The race had the most intense and exciting course that I’ve run.  There were many areas where the trail was too narrow to fit more than one person, making it impossible to pass anyone.  There were many areas that were so steep, all you could do was walk and pray it would plateau soon.  Aside from running on dirt, these are things that made this course different than any other I’ve run:
  -the patches of rocky areas that were only safest to walk through
 -stretches of windy and zig-zag turns you had to stop and walk the corners of
 -a fallen tree completely blocking the path so you had to climb over
 -areas that fallen trees were partially blocking the path so you walked around it
 -a few areas of bushes to literally push yourself through
 -hundreds of tree roots sporadically dotted the course, random boulders and wet patches to leap over
 -hearing a guy tell someone {as we all walked up the longest, steepest hill} how in the last few times he had run this same course, there was a person or two who had torn their calf muscle from all of the steep uphill climbs–um, ouch.  Now I’m literally, rather than unreasonably, nervous my calves are going to explode for real.  Oh and my ears popped several times from the elevation change.

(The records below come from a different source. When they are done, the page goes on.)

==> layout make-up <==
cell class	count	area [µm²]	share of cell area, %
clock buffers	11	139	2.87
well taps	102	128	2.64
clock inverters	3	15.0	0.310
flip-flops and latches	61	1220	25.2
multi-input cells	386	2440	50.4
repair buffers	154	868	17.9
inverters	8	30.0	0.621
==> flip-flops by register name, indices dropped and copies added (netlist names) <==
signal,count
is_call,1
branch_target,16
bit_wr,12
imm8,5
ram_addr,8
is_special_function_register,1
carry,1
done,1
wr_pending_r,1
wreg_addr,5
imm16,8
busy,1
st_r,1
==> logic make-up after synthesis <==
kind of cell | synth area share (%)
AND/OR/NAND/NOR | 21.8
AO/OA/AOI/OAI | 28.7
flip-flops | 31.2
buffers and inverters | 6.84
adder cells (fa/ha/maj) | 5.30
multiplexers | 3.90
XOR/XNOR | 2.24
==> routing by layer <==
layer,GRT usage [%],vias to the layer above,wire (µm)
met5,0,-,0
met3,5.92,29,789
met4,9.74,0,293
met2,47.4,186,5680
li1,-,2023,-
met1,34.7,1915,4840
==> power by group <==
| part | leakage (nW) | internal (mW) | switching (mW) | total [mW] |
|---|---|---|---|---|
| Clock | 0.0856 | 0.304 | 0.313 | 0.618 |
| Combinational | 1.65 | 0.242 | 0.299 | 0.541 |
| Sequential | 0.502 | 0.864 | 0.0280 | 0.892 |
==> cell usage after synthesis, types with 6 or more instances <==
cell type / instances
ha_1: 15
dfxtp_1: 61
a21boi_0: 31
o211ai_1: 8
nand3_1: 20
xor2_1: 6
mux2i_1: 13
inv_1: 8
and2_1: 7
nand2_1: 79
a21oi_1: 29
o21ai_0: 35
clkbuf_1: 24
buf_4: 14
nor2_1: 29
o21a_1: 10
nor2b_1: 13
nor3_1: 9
File: config.mk
export PLATFORM = sky130hd
export DESIGN_NAME = arfq_word_filter
export DESIGN_NICKNAME = d
export VERILOG_FILES = /design/src/arfq_word_filter.v /design/src/arfq_ram.v /design/src/arfq_stage.v
export VERILOG_INCLUDE_DIRS = /design/src
export SDC_FILE = /design/constraint.sdc
export NUM_CORES = 2
export LEC_CHECK = 0
export ABC_AREA = 0
export BUFFER_PORTS_ARGS = -buffer_cell sky130_fd_sc_hd__buf_2
export CORE_ASPECT_RATIO = 1.25
export CORE_MARGIN = 5
export CORE_UTILIZATION = 56
export CTS_BUF_LIST = sky130_fd_sc_hd__clkbuf_4
export DETAILED_ROUTE_END_ITERATION = 16
export PLACE_DENSITY = 0.78
export SYNTH_ARGS = -nofsm -noshare
export SYNTH_HDL_FRONTEND = slang
export SYNTH_SLANG_ARGS = --single-unit
File: constraint.sdc
create_clock -name clk -period 55.5 [get_ports clk]
set_input_delay 11.1 -clock clk [delete_from_list [all_inputs] [get_ports clk]]
set_output_delay 11.1 -clock clk [all_outputs]
set_load 0.005 [all_outputs]
File: src/arfq_regs.vh
`ifndef ARFQ_REGS_VH
`define ARFQ_REGS_VH
`define ARFQ_WORD_W 32
`define ARFQ_DEPTH 32
`define ARFQ_CNT_W 6
`define ARFQ_HALF 6'h10
`define ARFQ_FULL 6'h20
`define ARFQ_OP_READ_WORD 8'h08
`define ARFQ_OP_LABEL_WR0 8'h02
`define ARFQ_OP_LABEL_WR1 8'h03
`define ARFQ_OP_LABEL_WR2 8'h06
`define ARFQ_OP_LABEL_RD 8'h0D
`define ARFQ_PARITY_BIT 31
`define ARFQ_SDI_LO 8
`define ARFQ_SDI_HI 9
`define ARFQ_STAGE_DEPTH 8
`define ARFQ_STAGE_AW 3
`endif

File: src/arfq_word_filter.v
// Contract
// - parity off: bit 32 passes unchanged
// - parity on, odd: bit 32 cleared
// - parity on, even: bit 32 set, stored
// - end-of-word strobe pulses after each check, with word_loaded
// - load only on label and sdi match
// - loaded word sets data ready, clears empty
// - empty stays low until last word read
// - opcode 08 returns oldest stored word
// - holds 32 words; full at 32
// - when full, overwrite location 32
// - half full at 16 or more words
// - 256-bit label table, one enables label
// - table written by opcodes 02, 03, 06
// - rejected word changes nothing visible
// - table read back by opcode 0D
// - master reset clears fifo, flags, flag pin
// - master reset keeps configuration bits
// - flag pin shows empty or full by select
`include "arfq_regs.vh"
module arfq_word_filter (
   clk,
   rst_b,
   master_reset_pin,
   rx_word_valid,
   rx_word_ready,
   rx_word,
   parity_check_enable,
   label_filter_enable,
   sdi_match_enable,
   sdi_match_bit_a,
   sdi_match_bit_b,
   flag_pin_select,
   cmd_valid,
   cmd_ready,
   cmd_opcode,
   cmd_label,
   cmd_wdata,
   rsp_valid,
   rsp_data,
   end_of_word_strobe,
   word_loaded,
   data_ready,
   fifo_empty_flag,
   fifo_half_full_flag,
   fifo_full_flag,
   receive_flag_pin,
   fifo_count
);
   input wire clk;
   input wire rst_b;
   input wire master_reset_pin;
   input wire rx_word_valid;
   output wire rx_word_ready;
   input wire [31:0] rx_word;
   input wire parity_check_enable;
   input wire label_filter_enable;
   input wire sdi_match_enable;
   input wire sdi_match_bit_a;
   input wire sdi_match_bit_b;
   input wire flag_pin_select;
   input wire cmd_valid;
   output wire cmd_ready;
   input wire [7:0] cmd_opcode;
   input wire [7:0] cmd_label;
   input wire [255:0] cmd_wdata;
   output reg rsp_valid;
   output reg [255:0] rsp_data;
   output reg end_of_word_strobe;
   output reg word_loaded;
   output reg data_ready;
   output reg fifo_empty_flag;
   output reg fifo_half_full_flag;
   output reg fifo_full_flag;
   output reg receive_flag_pin;
   output reg [5:0] fifo_count;

   ////////////////////////////////////////////////////////////////////////
   // helpers
   function is_table_write;
      input [7:0] op;
      begin
         is_table_write = (op == `ARFQ_OP_LABEL_WR0) || (op == `ARFQ_OP_LABEL_WR1) ||
            (op == `ARFQ_OP_LABEL_WR2);
      end
   endfunction

   // label sits in arinc bits 1..8, held here at word bits 7:0 whatever the host bit order
   function [7:0] label_of;
      input [31:0] w;
      begin
         label_of = w[7:0];
      end
   endfunction

   ////////////////////////////////////////////////////////////////////////
   // staging buffer: decoder words wait here while a read or a table access runs
   localparam ST_IDLE = 2'b00;
   localparam ST_READ = 2'b01;
   localparam ST_RESP = 2'b10;

   reg [1:0] state_q;
   wire stg_valid;
   wire [31:0] stg_word;
   wire stg_pop;
   wire flush;

   assign flush = master_reset_pin;
   assign stg_pop = stg_valid && (state_q == ST_IDLE) && !cmd_valid && !flush;

   arfq_stage #(
      .W(`ARFQ_WORD_W),
      .DEPTH(`ARFQ_STAGE_DEPTH),
      .AW(`ARFQ_STAGE_AW)
   ) u_stage (
      .clk(clk),
      .rst_b(rst_b),
      .flush(flush),
      .in_valid(rx_word_valid),
      .in_ready(rx_word_ready),
      .in_data(rx_word),
      .out_valid(stg_valid),
      .out_ready(stg_pop),
      .out_data(stg_word)
   );

   ////////////////////////////////////////////////////////////////////////
   // label table; no reset so the host image survives master reset
   reg [255:0] label_table_q;
   wire label_hit;
   wire sdi_hit;
   wire accept;
   wire [31:0] fixed_word;

   assign label_hit = label_table_q[label_of(stg_word)];
   assign sdi_hit = (stg_word[`ARFQ_SDI_HI] == sdi_match_bit_a) &&
      (stg_word[`ARFQ_SDI_LO] == sdi_match_bit_b);
   assign accept = (!label_filter_enable || label_hit) &&
      (!sdi_match_enable || sdi_hit);

   // bit 32 becomes an error marker: even overall parity sets it, odd clears it
   assign fixed_word = parity_check_enable ?
      {~^stg_word, stg_word[30:0]} : stg_word;

   // a command counts only on the edge where both sides agree; a held request
   // during a word read must not write the table twice
   wire cmd_take;
   wire cmd_is_wr;
   wire cmd_is_rd;
   assign cmd_take = cmd_valid && cmd_ready;
   assign cmd_is_wr = cmd_take && is_table_write(cmd_opcode);
   assign cmd_is_rd = cmd_take && (cmd_opcode == `ARFQ_OP_READ_WORD);

   always @(posedge clk) begin
      if (cmd_is_wr) begin
         label_table_q <= cmd_wdata;
      end
   end

   ////////////////////////////////////////////////////////////////////////
   // receive fifo storage and pointers
   reg [4:0] wp_q;
   reg [4:0] rp_q;
   reg [5:0] cnt_q;
   wire [31:0] ram_rdata;
   wire full_now;
   wire do_load;
   wire do_pop;
   wire [4:0] wr_addr;

   assign full_now = (cnt_q == `ARFQ_FULL);
   assign do_load = stg_pop && accept;
   // a read on an empty fifo pops nothing and answers zero
   assign do_pop = cmd_is_rd && (cnt_q != 6'h00);
   // when full the newest slot (the 32nd) is rewritten, older entries stay put
   assign wr_addr = full_now ? (wp_q - 5'h01) : wp_q;

   arfq_ram #(
      .W(`ARFQ_WORD_W),
      .AW(5)
   ) u_ram (
      .clk(clk),
      .we(do_load),
      .waddr(wr_addr),
      .wdata(fixed_word),
      .raddr(rp_q),
      .rdata(ram_rdata)
   );

   always @(posedge clk) begin
      if (!rst_b || flush) begin
         wp_q <= 5'h00;
         rp_q <= 5'h00;
         cnt_q <= 6'h00;
      end else begin
         if (do_load && !full_now) begin
            wp_q <= wp_q + 5'h01;
         end
         if (do_pop) begin
            rp_q <= rp_q + 5'h01;
         end
         if (do_load && !full_now && !do_pop) begin
            cnt_q <= cnt_q + 6'h01;
         end else if (do_pop && !(do_load && !full_now)) begin
            cnt_q <= cnt_q - 6'h01;
         end
      end
   end

   ////////////////////////////////////////////////////////////////////////
   // host command sequencing: read takes two extra cycles (ST_READ, ST_RESP) for the registered ram port
   assign cmd_ready = (state_q == ST_IDLE) && !flush;

   // remembers whether the accepted read found a word to return
   reg cnt_q_at_cmd_q;
   // oldest word, caught from the ram port before the moved pointer replaces it
   reg [31:0] rd_word_q;

   // the ram port shows the popped slot only in the cycle after the pop; one
   // edge later it already follows the advanced read pointer, so hold it here
   always @(posedge clk) begin
      if (!rst_b || flush) begin
         rd_word_q <= 32'h0;
      end else if (state_q == ST_READ) begin
         rd_word_q <= ram_rdata;
      end
   end

   always @(posedge clk) begin
      if (!rst_b || flush) begin
         state_q <= ST_IDLE;
         rsp_valid <= 1'b0;
         rsp_data <= 256'h0;
      end else begin
         case (state_q)
            ST_IDLE: begin
               rsp_valid <= 1'b0;
               if (cmd_valid && cmd_opcode == `ARFQ_OP_READ_WORD) begin
                  state_q <= ST_READ;
               end else if (cmd_valid && cmd_opcode == `ARFQ_OP_LABEL_RD) begin
                  rsp_valid <= 1'b1;
                  rsp_data <= label_table_q;
               end else if (cmd_valid && is_table_write(cmd_opcode)) begin
                  rsp_valid <= 1'b1;
                  rsp_data <= 256'h0;
               end else if (cmd_valid) begin
                  rsp_valid <= 1'b1;
                  rsp_data <= 256'h0;
               end
            end
            ST_READ: begin
               state_q <= ST_RESP;
            end
            ST_RESP: begin
               rsp_valid <= 1'b1;
               // an empty fifo answers zero rather than stale data
               rsp_data <= {224'h0, (cnt_q_at_cmd_q ? rd_word_q : 32'h0)};
               state_q <= ST_IDLE;
            end
            default: begin
               state_q <= ST_IDLE;
            end
         endcase
      end
   end

   always @(posedge clk) begin
      if (!rst_b || flush) begin
         cnt_q_at_cmd_q <= 1'b0;
      end else if (cmd_take) begin
         cnt_q_at_cmd_q <= do_pop;
      end
   end

   ////////////////////////////////////////////////////////////////////////
   // status flags follow the occupancy count one cycle later
   wire [5:0] cnt_d;
   assign cnt_d = cnt_q;

   always @(posedge clk) begin
      if (!rst_b || flush) begin
         end_of_word_strobe <= 1'b0;
         word_loaded <= 1'b0;
         data_ready <= 1'b0;
         fifo_empty_flag <= 1'b1;
         fifo_half_full_flag <= 1'b0;
         fifo_full_flag <= 1'b0;
         receive_flag_pin <= 1'b0;
         fifo_count <= 6'h00;
      end else begin
         end_of_word_strobe <= stg_pop;
         word_loaded <= do_load;
         fifo_count <= cnt_d;
         data_ready <= (cnt_d != 6'h00);
         fifo_empty_flag <= (cnt_d == 6'h00);
         fifo_half_full_flag <= (cnt_d >= `ARFQ_HALF);
         fifo_full_flag <= (cnt_d == `ARFQ_FULL);
         receive_flag_pin <= flag_pin_select ? (cnt_d == `ARFQ_FULL) :
            (cnt_d == 6'h00);
      end
   end

   // configuration bits are plain inputs held by the host, so reset cannot touch them
endmodule // arfq_word_filter

File: src/arfq_ram.v
`include "arfq_regs.vh"
// receive word store, registered read port
module arfq_ram #(
   parameter W = 32,
   parameter AW = 5
) (
   clk,
   we,
   waddr,
   wdata,
   raddr,
   rdata
);
   input wire clk;
   input wire we;
   input wire [AW-1:0] waddr;
   input wire [W-1:0] wdata;
   input wire [AW-1:0] raddr;
   output reg [W-1:0] rdata;
   reg [W-1:0] mem [0:(1<<AW)-1];
   always @(posedge clk) begin
      if (we) begin
         mem[waddr] <= wdata;
      end
      rdata <= mem[raddr];
   end
endmodule // arfq_ram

 -skidding on the downhill and trying to stop/slow down, especially during the final 5k, because it was that steep
 -stopping at mile 11 for a girl who had fallen, busted her knee open down to the bone and was waiting for medics to come.  I offered what little medical advice I could to her and her friends waiting with her, then continued running when they reassured me they’d be fine and someone was on their way.
-seeing several runners at the finish line with bloody scrapes all over them and feeling lucky I didn’t fall
 -The aid stations were awesome.  Each station had water, sports drink, orange slices, banana chunks, watermelon slices, pretzels, skittles, gummy bears, bite-sized cookies, m&m’s, salt capsules, and gu gels.  Who said you couldn’t please everyone?!  I had two cups of water and a watermelon slice at practically every station, banana chunk at one station, and pretzels at two stations.  Basically, I went all out for a 13-miler.  I mean heck, why not.
Just to show you how slow I am give you an idea of the intensity of the course, I finished this race exactly one full hour {down to the second} slower than the half-marathon I ran May 5th {while slightly injured w/shin splints}.  And the elite runner who took first place for women at this race set a new course record of 1:55:15, six minutes slower than the half-marathon I ran May 5th.
By the end of it all, I felt excited and so glad I was able to experience my first trail race.  The environment felt nothing like a road race, but it still emanated the same type of energy, excitement, and accomplishment of one.  My calves and lower back were tired and sore from all of the uphill while my quads were tired from the downhill.  But what I noticed most afterwards was how tired and sore my feet felt from running on rocks at random areas of the course, they felt all beat up–no wonder they make specific shoes for trail running, hello, news-flash.  I thought my body handled the run very well considering I was sick throwing up just a few days before the race, I had no complaints.
I’d love to do another trail race, maybe one with less elevation gains [or actually train on a trail with lots of hills, I’m sure that’d help], but I’d love to do another one.
Any trail runner veterans out there?  I need advice.

2 thoughts on “Trail Quake Half-Marathon Recap

  1. I found your blog because I am thinking about doing the 5k. I really enjoyed reading this post. That couple is so cute and I love the list of how this race was different. Maybe I’m crazy, but I think it sounds like fun!